Thanks mate, but there was no danger of that, that detail you did was amazing mate and as much as I am well happy with this Nissan, your winning Detail was truly in another league mate :thumb:


----------



## Rowan83 (Aug 21, 2007)

Fantastic turnaround, looks like new!! :argie:


----------



## 028butlerboy (Apr 2, 2010)

They say you can't polish a turd, but then theres this.. top work!!


----------



## MarkSmith (Dec 17, 2010)

028butlerboy said:


> They say you can't polish a turd, but then theres this.. top work!!


:lol:


----------



## james vti-s (Aug 9, 2011)




----------



## rockape (Feb 18, 2007)

well done mark on all counts mate :thumb:


----------



## Jakub555 (Aug 17, 2011)

Like I said in detailing chat already
but I wanna say again
fantastic job round there Mark

Top man , you and your Dad
fair play to you two

What a big difference

:thumb:


----------



## dubber (Oct 2, 2011)

:argie::argie: excellent work. :thumb:


----------



## piotrtdi (May 3, 2011)

Nice work  :thumb:


----------



## Mark M (Nov 29, 2006)

Mega turn around, thing looks MINT!


----------



## Vossman (Aug 5, 2010)

Cracking wet look shine on that, good job.


----------



## Super G (Jan 21, 2010)

Cracking result! top work


----------



## martyp (Oct 24, 2006)

Looks much better. Nice work.


----------



## DMH-01 (Mar 29, 2011)

Great job there mate.


----------



## phil_m_rob (May 8, 2011)

Super work.

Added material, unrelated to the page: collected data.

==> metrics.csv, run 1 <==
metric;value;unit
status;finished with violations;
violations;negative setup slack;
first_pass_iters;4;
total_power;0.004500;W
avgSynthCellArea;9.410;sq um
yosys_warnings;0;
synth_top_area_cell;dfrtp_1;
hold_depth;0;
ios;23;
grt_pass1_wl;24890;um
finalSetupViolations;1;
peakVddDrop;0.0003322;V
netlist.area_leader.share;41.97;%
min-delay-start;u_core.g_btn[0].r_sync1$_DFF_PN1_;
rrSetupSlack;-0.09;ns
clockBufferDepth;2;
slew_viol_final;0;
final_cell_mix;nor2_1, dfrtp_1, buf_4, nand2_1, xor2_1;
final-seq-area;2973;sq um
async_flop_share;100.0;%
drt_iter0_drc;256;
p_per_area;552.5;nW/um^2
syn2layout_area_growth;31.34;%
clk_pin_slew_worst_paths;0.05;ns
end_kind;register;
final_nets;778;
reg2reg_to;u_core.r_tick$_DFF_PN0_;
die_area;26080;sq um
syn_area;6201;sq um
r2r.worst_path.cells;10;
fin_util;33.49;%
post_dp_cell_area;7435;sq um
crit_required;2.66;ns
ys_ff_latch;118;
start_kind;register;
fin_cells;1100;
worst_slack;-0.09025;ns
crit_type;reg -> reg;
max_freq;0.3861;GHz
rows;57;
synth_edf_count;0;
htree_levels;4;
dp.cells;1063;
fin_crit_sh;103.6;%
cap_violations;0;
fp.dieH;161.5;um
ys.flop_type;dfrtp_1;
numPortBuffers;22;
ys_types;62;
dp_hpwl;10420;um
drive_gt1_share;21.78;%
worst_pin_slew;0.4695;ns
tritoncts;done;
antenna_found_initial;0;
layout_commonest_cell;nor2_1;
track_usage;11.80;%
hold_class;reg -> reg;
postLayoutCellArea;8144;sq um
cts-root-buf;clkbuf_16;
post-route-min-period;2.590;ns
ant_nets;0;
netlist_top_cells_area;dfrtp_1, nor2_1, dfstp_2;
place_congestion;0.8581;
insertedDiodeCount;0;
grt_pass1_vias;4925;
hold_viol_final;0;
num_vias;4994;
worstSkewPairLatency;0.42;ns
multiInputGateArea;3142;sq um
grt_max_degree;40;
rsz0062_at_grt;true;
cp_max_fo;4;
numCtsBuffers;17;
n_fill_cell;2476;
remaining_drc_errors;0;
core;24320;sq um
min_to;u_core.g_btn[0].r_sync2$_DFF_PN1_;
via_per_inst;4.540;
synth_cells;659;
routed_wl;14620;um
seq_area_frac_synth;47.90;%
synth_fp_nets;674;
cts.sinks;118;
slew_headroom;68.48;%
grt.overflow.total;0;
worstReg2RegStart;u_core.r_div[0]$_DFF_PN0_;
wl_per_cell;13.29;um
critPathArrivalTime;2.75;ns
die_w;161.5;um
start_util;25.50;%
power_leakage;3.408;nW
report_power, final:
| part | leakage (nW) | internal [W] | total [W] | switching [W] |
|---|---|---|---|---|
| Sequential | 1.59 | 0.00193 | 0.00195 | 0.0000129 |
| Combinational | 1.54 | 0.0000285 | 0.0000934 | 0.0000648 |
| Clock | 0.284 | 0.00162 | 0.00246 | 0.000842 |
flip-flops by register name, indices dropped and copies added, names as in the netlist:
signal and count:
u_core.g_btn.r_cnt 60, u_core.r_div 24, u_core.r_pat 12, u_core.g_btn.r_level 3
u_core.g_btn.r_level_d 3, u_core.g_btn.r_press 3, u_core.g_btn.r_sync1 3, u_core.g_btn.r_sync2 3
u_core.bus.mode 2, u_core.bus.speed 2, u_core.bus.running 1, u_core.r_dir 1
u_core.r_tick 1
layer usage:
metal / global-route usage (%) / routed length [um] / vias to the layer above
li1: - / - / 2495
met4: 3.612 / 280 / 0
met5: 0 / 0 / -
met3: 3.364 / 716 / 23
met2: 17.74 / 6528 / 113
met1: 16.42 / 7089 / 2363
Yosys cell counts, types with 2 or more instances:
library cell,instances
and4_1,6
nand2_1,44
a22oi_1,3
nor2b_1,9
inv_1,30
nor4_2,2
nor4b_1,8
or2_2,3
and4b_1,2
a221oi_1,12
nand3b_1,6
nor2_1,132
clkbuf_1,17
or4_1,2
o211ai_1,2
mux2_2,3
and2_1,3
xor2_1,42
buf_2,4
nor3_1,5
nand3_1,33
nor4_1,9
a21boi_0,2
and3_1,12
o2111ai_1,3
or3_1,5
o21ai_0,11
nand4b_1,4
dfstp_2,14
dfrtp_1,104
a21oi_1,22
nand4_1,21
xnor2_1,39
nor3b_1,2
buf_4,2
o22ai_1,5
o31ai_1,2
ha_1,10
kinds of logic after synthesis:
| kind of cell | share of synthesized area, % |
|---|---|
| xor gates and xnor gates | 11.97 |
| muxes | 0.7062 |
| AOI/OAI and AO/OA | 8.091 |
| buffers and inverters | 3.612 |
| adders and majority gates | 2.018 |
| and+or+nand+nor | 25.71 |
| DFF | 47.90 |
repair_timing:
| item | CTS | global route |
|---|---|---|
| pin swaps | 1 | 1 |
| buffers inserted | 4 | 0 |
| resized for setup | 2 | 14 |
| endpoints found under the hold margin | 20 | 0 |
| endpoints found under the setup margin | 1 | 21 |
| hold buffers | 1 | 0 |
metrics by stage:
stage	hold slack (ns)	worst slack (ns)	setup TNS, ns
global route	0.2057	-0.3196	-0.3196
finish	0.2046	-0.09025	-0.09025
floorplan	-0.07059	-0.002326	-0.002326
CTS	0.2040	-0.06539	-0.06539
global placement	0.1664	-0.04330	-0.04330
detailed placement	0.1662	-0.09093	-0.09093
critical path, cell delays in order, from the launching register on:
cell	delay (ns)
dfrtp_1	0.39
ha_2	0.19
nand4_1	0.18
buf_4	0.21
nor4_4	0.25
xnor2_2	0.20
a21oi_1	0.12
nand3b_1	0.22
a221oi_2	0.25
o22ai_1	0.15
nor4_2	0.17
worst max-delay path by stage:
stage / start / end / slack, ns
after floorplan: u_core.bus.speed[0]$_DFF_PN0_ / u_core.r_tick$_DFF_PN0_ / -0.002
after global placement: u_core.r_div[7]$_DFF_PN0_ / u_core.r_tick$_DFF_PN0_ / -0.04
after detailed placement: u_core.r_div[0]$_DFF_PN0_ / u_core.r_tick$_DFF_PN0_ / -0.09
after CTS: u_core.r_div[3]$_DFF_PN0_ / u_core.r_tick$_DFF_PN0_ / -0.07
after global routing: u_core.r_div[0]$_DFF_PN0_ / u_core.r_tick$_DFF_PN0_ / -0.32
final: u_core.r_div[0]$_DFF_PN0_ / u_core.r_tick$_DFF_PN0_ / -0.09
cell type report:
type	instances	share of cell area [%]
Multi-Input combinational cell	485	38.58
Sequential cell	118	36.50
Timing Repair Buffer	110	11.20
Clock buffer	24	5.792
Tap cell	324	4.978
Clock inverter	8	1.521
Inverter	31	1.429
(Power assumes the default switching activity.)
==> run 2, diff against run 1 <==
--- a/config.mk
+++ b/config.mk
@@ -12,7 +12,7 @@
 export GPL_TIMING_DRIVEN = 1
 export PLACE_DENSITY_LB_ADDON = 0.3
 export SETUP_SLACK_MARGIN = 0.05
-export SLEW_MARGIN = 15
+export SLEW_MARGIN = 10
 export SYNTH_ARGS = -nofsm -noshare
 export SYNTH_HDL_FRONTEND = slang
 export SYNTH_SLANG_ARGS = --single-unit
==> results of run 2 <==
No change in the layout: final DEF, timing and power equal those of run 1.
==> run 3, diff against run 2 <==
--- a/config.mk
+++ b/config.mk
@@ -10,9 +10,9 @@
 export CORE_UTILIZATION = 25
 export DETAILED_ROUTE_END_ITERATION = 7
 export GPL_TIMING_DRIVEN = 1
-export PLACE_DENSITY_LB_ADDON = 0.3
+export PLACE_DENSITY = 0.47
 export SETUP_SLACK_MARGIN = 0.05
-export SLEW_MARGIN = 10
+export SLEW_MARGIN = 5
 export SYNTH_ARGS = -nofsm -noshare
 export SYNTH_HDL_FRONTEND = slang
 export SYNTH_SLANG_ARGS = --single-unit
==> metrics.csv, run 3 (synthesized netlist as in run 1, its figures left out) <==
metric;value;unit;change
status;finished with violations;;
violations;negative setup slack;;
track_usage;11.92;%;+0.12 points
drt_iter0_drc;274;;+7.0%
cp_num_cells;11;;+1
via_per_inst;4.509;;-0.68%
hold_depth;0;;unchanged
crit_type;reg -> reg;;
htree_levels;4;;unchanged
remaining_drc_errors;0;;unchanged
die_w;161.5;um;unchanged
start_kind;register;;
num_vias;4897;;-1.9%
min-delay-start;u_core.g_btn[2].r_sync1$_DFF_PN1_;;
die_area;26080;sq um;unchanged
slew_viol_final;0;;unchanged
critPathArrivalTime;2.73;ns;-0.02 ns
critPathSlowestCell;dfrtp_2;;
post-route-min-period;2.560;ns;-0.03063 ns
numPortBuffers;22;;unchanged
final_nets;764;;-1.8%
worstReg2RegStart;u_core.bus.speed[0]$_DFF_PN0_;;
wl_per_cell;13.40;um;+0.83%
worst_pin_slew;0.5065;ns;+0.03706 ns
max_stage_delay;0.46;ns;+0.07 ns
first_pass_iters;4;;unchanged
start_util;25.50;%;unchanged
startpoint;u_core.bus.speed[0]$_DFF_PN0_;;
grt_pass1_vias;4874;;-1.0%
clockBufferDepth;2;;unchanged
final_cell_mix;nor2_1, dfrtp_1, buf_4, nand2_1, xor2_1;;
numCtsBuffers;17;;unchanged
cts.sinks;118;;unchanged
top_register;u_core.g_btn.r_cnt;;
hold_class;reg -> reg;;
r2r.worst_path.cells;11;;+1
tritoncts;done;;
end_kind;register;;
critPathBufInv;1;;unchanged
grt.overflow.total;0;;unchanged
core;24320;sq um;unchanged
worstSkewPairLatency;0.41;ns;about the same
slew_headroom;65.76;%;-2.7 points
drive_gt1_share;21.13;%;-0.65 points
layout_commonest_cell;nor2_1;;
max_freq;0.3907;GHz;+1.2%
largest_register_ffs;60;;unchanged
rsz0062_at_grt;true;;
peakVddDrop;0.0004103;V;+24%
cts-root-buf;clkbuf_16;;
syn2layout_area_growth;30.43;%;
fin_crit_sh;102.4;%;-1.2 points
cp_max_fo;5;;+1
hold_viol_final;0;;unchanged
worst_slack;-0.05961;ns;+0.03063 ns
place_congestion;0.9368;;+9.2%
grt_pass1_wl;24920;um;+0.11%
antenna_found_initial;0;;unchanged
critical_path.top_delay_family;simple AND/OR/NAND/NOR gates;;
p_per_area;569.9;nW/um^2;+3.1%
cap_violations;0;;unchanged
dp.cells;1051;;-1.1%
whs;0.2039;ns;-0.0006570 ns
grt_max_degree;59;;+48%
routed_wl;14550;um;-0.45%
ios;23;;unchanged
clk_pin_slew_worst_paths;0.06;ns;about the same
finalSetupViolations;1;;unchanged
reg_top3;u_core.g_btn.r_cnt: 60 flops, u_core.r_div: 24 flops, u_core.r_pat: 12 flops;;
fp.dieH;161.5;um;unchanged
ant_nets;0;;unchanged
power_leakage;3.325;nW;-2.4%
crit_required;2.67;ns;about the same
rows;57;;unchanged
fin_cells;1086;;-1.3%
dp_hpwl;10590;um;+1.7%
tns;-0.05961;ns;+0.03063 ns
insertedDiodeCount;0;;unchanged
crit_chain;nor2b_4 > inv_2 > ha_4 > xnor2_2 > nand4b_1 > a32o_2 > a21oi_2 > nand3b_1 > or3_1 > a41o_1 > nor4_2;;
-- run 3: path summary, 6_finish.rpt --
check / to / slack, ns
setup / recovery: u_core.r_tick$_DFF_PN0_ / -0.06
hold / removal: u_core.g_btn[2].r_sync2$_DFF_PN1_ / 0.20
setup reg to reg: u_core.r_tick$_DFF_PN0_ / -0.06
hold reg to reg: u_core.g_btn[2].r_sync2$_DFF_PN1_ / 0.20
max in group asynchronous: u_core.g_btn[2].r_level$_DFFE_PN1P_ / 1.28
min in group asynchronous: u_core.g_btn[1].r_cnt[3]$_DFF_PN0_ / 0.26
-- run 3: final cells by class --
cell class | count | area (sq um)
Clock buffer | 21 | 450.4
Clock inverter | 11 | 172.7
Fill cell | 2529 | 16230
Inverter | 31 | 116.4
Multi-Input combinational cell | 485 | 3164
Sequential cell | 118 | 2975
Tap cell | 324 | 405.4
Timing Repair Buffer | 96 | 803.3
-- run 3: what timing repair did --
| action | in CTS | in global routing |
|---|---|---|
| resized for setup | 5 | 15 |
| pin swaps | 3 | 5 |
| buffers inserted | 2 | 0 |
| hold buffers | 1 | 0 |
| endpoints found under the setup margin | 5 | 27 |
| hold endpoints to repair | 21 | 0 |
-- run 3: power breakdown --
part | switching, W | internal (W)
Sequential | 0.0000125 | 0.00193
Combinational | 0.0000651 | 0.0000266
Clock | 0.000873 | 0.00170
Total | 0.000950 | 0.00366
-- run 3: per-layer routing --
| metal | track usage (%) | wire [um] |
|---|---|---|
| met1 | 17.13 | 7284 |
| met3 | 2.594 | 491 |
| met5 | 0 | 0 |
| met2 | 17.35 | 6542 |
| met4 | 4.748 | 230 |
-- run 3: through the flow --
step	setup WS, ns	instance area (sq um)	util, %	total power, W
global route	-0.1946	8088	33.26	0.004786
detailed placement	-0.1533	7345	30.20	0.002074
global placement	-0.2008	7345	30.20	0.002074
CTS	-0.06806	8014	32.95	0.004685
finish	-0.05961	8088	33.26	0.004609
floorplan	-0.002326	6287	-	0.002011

What did the guy say when he saw it for the first time?


----------



## badman1972 (Jun 24, 2010)

Incredible work Mark as already said and a top bloke :thumb:

I notice there is a 'once red garage door' looking sorry for itself in the background of the shots.............admit it, you were tempted weren't you? :lol:

Seriously though mate, quality work and finish


----------



## Shinyvec (Feb 12, 2010)

Cracking job Mark and the paint is more shiny now then it was new


----------



## MarkSmith (Dec 17, 2010)

badman1972 said:


> Incredible work Mark as already said and a top bloke :thumb:
> 
> I notice there is a 'once red garage door' looking sorry for itself in the background of the shots.............admit it, you were tempted weren't you? :lol:
> 
> Seriously though mate, quality work and finish


LOL - I am embarrased to say, thats my garage door !!! LOL !!!


----------



## Piratez (Jun 28, 2008)

extremely make over Sir......:wave:


----------



## clarkey1269 (Dec 27, 2010)

remind us again which car park it is again that you stand and stalk dirty cars?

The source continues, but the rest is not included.